» ASSIGNMENT
Show every line from the entries that follow which holds the word "last".

Stored items
--- config.mk ---
export PLATFORM = sky130hd
export DESIGN_NAME = div_unit
export DESIGN_NICKNAME = d
export VERILOG_FILES = /design/src/tomasulo_pkg.sv /design/src/div_unit.sv
export SDC_FILE = /design/constraint.sdc
export NUM_CORES = 2
export LEC_CHECK = 0
export ABC_AREA = 1
export BUFFER_PORTS_ARGS = -buffer_cell sky130_fd_sc_hd__buf_2
export CORE_UTILIZATION = 66
export CTS_CLUSTER_SIZE = 30
export DETAILED_ROUTE_END_ITERATION = 7
export PLACE_DENSITY = 0.85
export SLEW_MARGIN = 20
export SYNTH_ARGS = -nofsm -noshare
export SYNTH_HDL_FRONTEND = slang
export SYNTH_SLANG_ARGS = --single-unit
--- constraint.sdc ---
create_clock -name clk -period 92.7 [get_ports clk]
set_clock_uncertainty 0.2 [all_clocks]
set_input_delay 13.905 -clock clk [delete_from_list [all_inputs] [get_ports clk]]
set_output_delay 13.905 -clock clk [all_outputs]
set_load 0.05 [all_outputs]
--- src/tomasulo_pkg.sv ---
package tomasulo_pkg;

   localparam int DATA_W      = 32;
   localparam int TAG_W       = 6;

   // Execution latencies in cycles from start to result_valid
   localparam int MULT_LAT    = 3;
   localparam int DIV_LAT     = 6;

   // Word index is taken from address bits 9:2
   localparam int CACHE_AW    = 8;
   localparam int CACHE_DEPTH = 256;

   // One bit per future CDB cycle, far enough ahead to cover a division
   localparam int RSV_W       = DIV_LAT + 1;

   localparam int DIV_CNT_W   = $clog2(DIV_LAT + 1);

   // Integer opcodes follow the MIPS function field encoding
   typedef enum logic [5:0] {
      ALU_BEQ = 6'h04,
      ALU_BNE = 6'h05,
      ALU_ADD = 6'h20,
      ALU_SUB = 6'h22,
      ALU_AND = 6'h24,
      ALU_OR  = 6'h25,
      ALU_XOR = 6'h26,
      ALU_SLT = 6'h2a
   } alu_op_e;

   typedef enum logic {
      LS_LOAD  = 1'b0,
      LS_STORE = 1'b1
   } ls_op_e;

endpackage

--- src/div_unit.sv ---
`timescale 1ns/1ps

module div_unit (
   input  logic                              clk,
   input  logic                              rst_n,
   input  logic                              start,
   input  logic [tomasulo_pkg::DATA_W-1:0]   rs,
   input  logic [tomasulo_pkg::DATA_W-1:0]   rt,
   input  logic [tomasulo_pkg::TAG_W-1:0]    tag_in,
   output logic                              busy,
   output logic                              result_valid,
   output logic [tomasulo_pkg::DATA_W-1:0]   result,
   output logic [tomasulo_pkg::TAG_W-1:0]    tag_out
);
   import tomasulo_pkg::*;

   logic                 active_q;
   logic [DIV_CNT_W-1:0] cnt_q;
   logic [DATA_W-1:0]    rs_q;
   logic [DATA_W-1:0]    rt_q;
   logic [TAG_W-1:0]     tag_q;
   logic                 last;

   // Counter runs 1..DIV_LAT, the final count is the result cycle
   assign last = active_q && (cnt_q == DIV_CNT_W'(DIV_LAT));

   always_ff @(posedge clk) begin
      if (!rst_n) begin
         active_q <= 1'b0;
         cnt_q    <= '0;
      end else if (start) begin
         active_q <= 1'b1;
         cnt_q    <= DIV_CNT_W'(1);
      end else if (last) begin
         active_q <= 1'b0;
      end else if (active_q) begin
         cnt_q <= cnt_q + 1'b1;
      end
   end

   always_ff @(posedge clk) begin
      if (start) begin
         rs_q  <= rs;
         rt_q  <= rt;
         tag_q <= tag_in;
      end
   end

   // Busy drops in the result cycle so the next division can start then
   assign busy         = active_q && !last;
   assign result_valid = last;
   assign tag_out      = tag_q;

   // Divide by zero returns all ones
   always_comb begin
      if (rt_q == '0) begin
         result = '1;
      end else begin
         result = rs_q / rt_q;
      end
   end

endmodule

==> results.py <==
metrics = {
    "clock_tree": {
        "cts_tree": "built",
        "postCtsHoldBufs": 0,
        "clockBufferDepth": 2,
        "clock_latency_ns": 0.40,
        "clk_pin_slew_ns": 0.08,
        "clock-root-buffer": "clkbuf_16",
        "cts_sinks": 74,
        "cts_buffers": 9,
        "cts_max_level": 3,
    },
    "synthesis": {
        "synth.net_count": 5940,
        "yosys_register_bits": 74,
        "synth.distinct_cells": 92,
        "synth_flop_cell": "edfxtp_1",
        "synthArstFlopShare": 0,
        "seq_area_frac_synth": 0.0657,
        "synthCells": 5336,
        "avgSynthCellArea_sq_um": 6.23,
        "netlist_area_sq_um": 33200,
        "synth_edf_count": 70,
        "yosys_warnings": 0,
    },
    "routing": {
        "routed_wl_mm": 108,
        "vias": 36380,
        "wl_per_cell_um": 17.9,
        "ant_nets": 0,
        "first_pass_iters": 8,
        "drt_iter0_drc": 3482,
        "viasPerCell": 5.99,
        "drc_errors": 0,
    },
    "grt": {
        "globalRoute.totalOverflow": 0,
        "grt_max_degree": 73,
        "grt_pass1_vias": 32858,
        "grt_pass1_wl_mm": 169,
        "grt_util_all_layers": 0.416,
        "antenna_found_initial": 2,
    },
    "sta": {
        "finalCritPeriodShare": 0.924,
        "tns_ns": 0,
        "rsz0062_at_grt": "false",
        "relSlewSlack": 0.229,
        "hold_viol": 0,
        "tightest_slew_ns": 1.16,
        "setup_ws_ns": 7.08,
        "setup-violations-final": 0,
        "timing_max_transition_violations_final": 0,
        "post-route-min-period_ns": 85.62,
        "fmax_mhz": 11.7,
    },
    "setup_path": {
        "critical_path_class": "reg -> out",
        "slowest_delay_ns": 0.64,
        "r2r-start": "cnt_q[0]",
        "worst-endpoint-arrival_ns": 71.51,
        "end_kind": "primary output",
        "r2r_end": "cnt_q[2]",
        "slowest_stage": "nand3_1",
        "crit_top_cell": "nand2_1",
        "cp-endpoint": "result[0]",
        "reg2reg_depth": 7,
        "cp_data_required_time_ns": 78.60,
        "crit_start": "rt_q[0]",
        "ff2ff_setup_slack_ns": 91.27,
        "cp_max_fo": 28,
        "start_kind": "flip-flop",
    },
    "power": {
        "finalPower_mw": 0.429,
        "powerDensity_nw_per_um2": 12.5,
        "total_leakage_power_nw": 18.8,
        "irDropWorstVdd_v": 0.00000998,
    },
    "finish": {
        "fin_cells": 6073,
        "finalInstanceArea_sq_um": 34400,
        "drive_gt1_frac": 0.105,
        "fin_nets": 6008,
        "diodes": 0,
        "syn_to_final_growth_pct": 3.61,
    },
    "die": {
        "rows": 81,
        "die_area_sq_um": 51200,
        "core_sq_um": 49300,
        "die_w_um": 226,
        "start_util": 0.675,
        "io_pins": 113,
        "die_y_um": 226,
    },
    "placement": {
        "placed_area_sq_um": 34000,
        "place_hpwl_mm": 84.2,
        "placement.io_buffers": 112,
        "pre_cts_slack_ns": 6.90,
        "gp_congestion": 1.03,
        "dp.cells": 6047,
    },
    "hold_path": {
        "min_path_type": "reg -> reg",
    },
    "outcome": {
        "status": "completed",
    },
    "flow_run": {
        "cap_violations": 0,
    },
}
worst min-delay path by stage:
stage,start,end,slack [ns],depth (start not counted)
2_1_floorplan,cnt_q[0],cnt_q[0],0.26,2
3_3_place_gp,cnt_q[0],cnt_q[0],0.27,2
3_5_place_dp,cnt_q[0],cnt_q[0],0.29,2
4_1_cts,cnt_q[0],cnt_q[0],0.30,2
5_1_grt,cnt_q[0],cnt_q[0],0.31,2
6_report,cnt_q[0],cnt_q[0],0.30,2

» EXERCISE ANSWER
   logic                 last;
   assign last = active_q && (cnt_q == DIV_CNT_W'(DIV_LAT));
      end else if (last) begin
   assign busy         = active_q && !last;
   assign result_valid = last;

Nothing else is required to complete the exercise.